The photos were all taken by the same researcher, who had previously been trained in the use of the smartphone’s camera. The distance between the camera and the skin varied between 5 cm and 200 cm, depending on the skin lesion being examined. Depending on the type of injury and the affected area, we classified the photographs as: close-up, taken at the closest possible distance (generally about 10 cm from the lesion); taken at medium distance (approximately 30 cm away from the lesion), which included identifying anatomical elements; and long or general view, in which the image contained the lesions plus approximately 20% of healthy skin surface.24 The images were transferred to a Google Forms online survey and the 22 cases were randomized and numbered for inclusion in the survey. The approval of the Clinical Research Ethics Committee of the Foundation University Institute for Primary Health Care Research Jordi Gol i Gurina (P18/046) was obtained for the study. The invitation email outlined the study’s aims and procedures, the security and confidentiality of the data, and the respondents were also informed as to their right to refuse to participate. The survey, carried out with Google’s online forms tool, did not show any personal or identifying information about participating professionals or patients and remained active only during the data collection period. At the end of the study, the form was deactivated, and the survey became inactive. The results are stored in an encrypted file in Excel format on a server of the Catalan Health Service. The study was carried out in accordance with current data protection laws.25

To determine the professional’s confidence to make a correct diagnosis based on the images, data referring to images classified as “Yes” were considered in response to the question “Could I make a correct diagnosis of the injury based on this image?”

The number of times the participants made the correct diagnosis was calculated for each image as a percentage of the total ([n/120] × 100). The percentages for each image were averaged and the images sorted according to diagnostic group,4,26 as well as by the type of shot (long, medium, and close) (Table 2). In addition, to test whether there was a significant difference in the general or category-specific percentages, the images were compared using the chi-square test (significance level set at P < .05). The analysis was performed using the SPSS program, version 18 (IBM Corporation) and the data summarized as frequencies and percentages.

Results

Participant Characteristics

Of the 154 respondents, 120 were included as study participants. Five respondents were excluded because they were not GPs and 29 for reporting that they had visual problems (Figure 1).

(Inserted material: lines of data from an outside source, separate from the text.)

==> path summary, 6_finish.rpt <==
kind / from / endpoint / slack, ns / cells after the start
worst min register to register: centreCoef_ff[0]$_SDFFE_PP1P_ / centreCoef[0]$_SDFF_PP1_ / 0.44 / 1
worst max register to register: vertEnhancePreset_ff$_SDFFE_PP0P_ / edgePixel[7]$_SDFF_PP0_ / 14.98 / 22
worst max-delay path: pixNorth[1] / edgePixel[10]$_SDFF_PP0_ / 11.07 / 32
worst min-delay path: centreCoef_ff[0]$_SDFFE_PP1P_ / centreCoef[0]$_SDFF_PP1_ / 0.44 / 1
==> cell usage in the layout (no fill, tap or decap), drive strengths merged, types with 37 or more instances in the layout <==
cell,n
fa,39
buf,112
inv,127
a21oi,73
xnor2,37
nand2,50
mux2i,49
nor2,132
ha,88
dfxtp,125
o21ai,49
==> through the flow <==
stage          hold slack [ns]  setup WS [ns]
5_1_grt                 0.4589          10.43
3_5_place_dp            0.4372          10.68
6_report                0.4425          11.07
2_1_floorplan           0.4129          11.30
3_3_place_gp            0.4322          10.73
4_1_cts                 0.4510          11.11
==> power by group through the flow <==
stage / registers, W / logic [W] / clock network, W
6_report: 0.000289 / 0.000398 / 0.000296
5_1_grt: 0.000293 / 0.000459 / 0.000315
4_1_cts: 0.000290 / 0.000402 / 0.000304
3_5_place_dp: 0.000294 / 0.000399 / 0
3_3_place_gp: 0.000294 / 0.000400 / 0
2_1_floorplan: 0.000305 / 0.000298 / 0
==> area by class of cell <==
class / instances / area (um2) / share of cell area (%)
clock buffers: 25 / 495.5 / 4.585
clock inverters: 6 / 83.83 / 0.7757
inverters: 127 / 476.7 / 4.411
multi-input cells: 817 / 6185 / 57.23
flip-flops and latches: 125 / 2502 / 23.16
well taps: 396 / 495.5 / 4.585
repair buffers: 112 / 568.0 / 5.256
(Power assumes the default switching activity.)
--- src/tti_pkg.sv ---
// Shared constants for the two-tier interrupt aggregator
package tti_pkg;
   // ----------------------------------------
   // Register offsets
   // ----------------------------------------
   localparam logic [7:0] OFF_IDENT   = 8'h00;
   localparam logic [7:0] OFF_SUMMARY = 8'h01;
   localparam logic [7:0] OFF_FLAGS   = 8'h02;
   localparam logic [7:0] OFF_MASKS   = 8'h03;
   localparam logic [7:0] OFF_CFG     = 8'h04; // Private threshold settings
   // ----------------------------------------
   // Field positions and reset values
   // ----------------------------------------
   localparam int BIT_KEY   = 5;
   localparam int BIT_TWARN = 4;
   localparam int BIT_SHUTDOWN = 3;
   localparam int BIT_SUPW  = 2;
   localparam int BIT_WDOG  = 1;
   localparam int BIT_INPWR = 0;
   localparam int GRP_SYS   = 3;
   localparam int GRP_CHG   = 2;
   localparam int GRP_BUCK  = 1;
   localparam int GRP_LDO   = 0;
   localparam int NUM_EVT   = 6;
   localparam logic [5:0] MASK_RESET = 6'h3F;
   localparam logic [5:0] FLAG_RESET = 6'h00;
   // ----------------------------------------
   // Timing: key hold time and power-good settle count
   // ----------------------------------------
   localparam int CLK_HZ      = 25_000_000;
   localparam int KEY_HOLD_MS = 5;
   localparam int KEY_HOLD_CYC = (CLK_HZ / 1000) * KEY_HOLD_MS + 1; // Strictly longer than the hold
   localparam int SYNC_SETTLE  = 4; // Edges before the synchronised power-good pin is trusted after reset
endpackage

The mean age of the 120 participants was 47 years (SD 9.2; range 27-65 years) and the majority (68/82; 82.9%) were women.

Figure 1.

Figure 1.

Selection of study participants.

When asked as to their opinion on the use of apps to consult with other health professionals, 85/120 (70.8%) either agree or strongly agree with their use and 63/120 (52.5%) stated that they had previously done so on at least 1 occasion. The majority frequently took dermatological photographs (83/120; 69.2%) and more than half (68/120; 56.7%) use or had used teledermatology (TD). In order of preference, the most used device for taking dermatological photographs was a mobile phone (84/120; 70%), followed by a compact digital camera (17/120; 14.2%) (Table 1).

Table 1.

Demographic Characteristics of the Participants (N = 120).

Characteristic n (%)
Age (years)
 >50 43 (35.8)
 41-50 48 (40.0)
 31-40 21 (17.5)
 20-30 8 (6.7)
Mean (SD) 47.25 (9.2)
Gendera
 Women 68 (82.9)
 Men 14 (17.1)
Opinion on using apps to consult with other professionals
 Totally agree 53 (44.2)
 Agree 32 (26.7)
 Neither agree nor disagree 20 (16.7)
 Disagree 9 (7.5)
 Strongly disagree 6 (5.0)
Consultations using mobile devices (smartphone or iPad)
 Yes 63 (52.5)
 No 57 (47.5)
Regular user of Teledermatology
 Yes 68 (56.7)
 No 52 (43.3)
Regularly takes photos of skin lesions
 Yes 83 (69.2)
 No 37 (30.8)
Preferred type of camera for taking photos of skin lesionsb
 Mobile phone camera 84 (70.6)
 Compact digital camera 17 (14.2)
 Reflex camera (SLR) 3 (2.5)
 iPad camera 2 (1.7)
 No preference 13 (10.8)
a

Lost cases = 38 (31.7%).

b

Lost cases = 1 (0.8%).

Characteristics of the Photographs

The survey included 22 different photographs, which were grouped by the type of shot and by the type of dermatological lesion. Half of the images (11/22; 50%) were close-ups and the most frequent type of skin conditions photographed were inflammatory dermatitis (6/22; 27.3%), followed by melanocytic nevus (5/22; 22.7%) (Table 2).

Diagnostic Capacity

To assess the GPs’ confidence to diagnose a lesion by means of a photograph taken by a mobile phone, only affirmative answers to the question regarding the possibility of making a diagnosis based on the image shown in the survey were analyzed. Of the 22 images shown to the 120 participants, the GPs responded that they could make a diagnosis based on the image shown an average of 15.2 times (SD 5.2) (69.1%). The average was significantly higher in 2 situations: among GPs who regularly consult other professionals using their mobile device (mean 16.1; SD 4.9); and among older GPs (Pearson correlation 0.2; P = .04). Participants aged >40 years were more likely to make an image-based diagnosis, with an average of 15.76 affirmative responses (SD 5.1) compared with those aged ≤40 years, with an average of 13.5 affirmative responses (SD 5.2), with P = .04 (Table 3).

Table 3.

Factors Associated With the General Practitioners’ Diagnostic Capacity.

Mean (SD) P
Age (years)
 >40 15.8 (5.1)
 ≤40 13.5 (5.2) .04
Previous experience of consultations with mobile devices
 Yes 16.1 (4.9)
 No 14.2 (5.4) .04

When all the participants’ responses to the various photographs shown in the survey were analyzed, in 1824/2640 cases (69.1%), the GPs considered themselves qualified to make a diagnosis of the lesion based on the image.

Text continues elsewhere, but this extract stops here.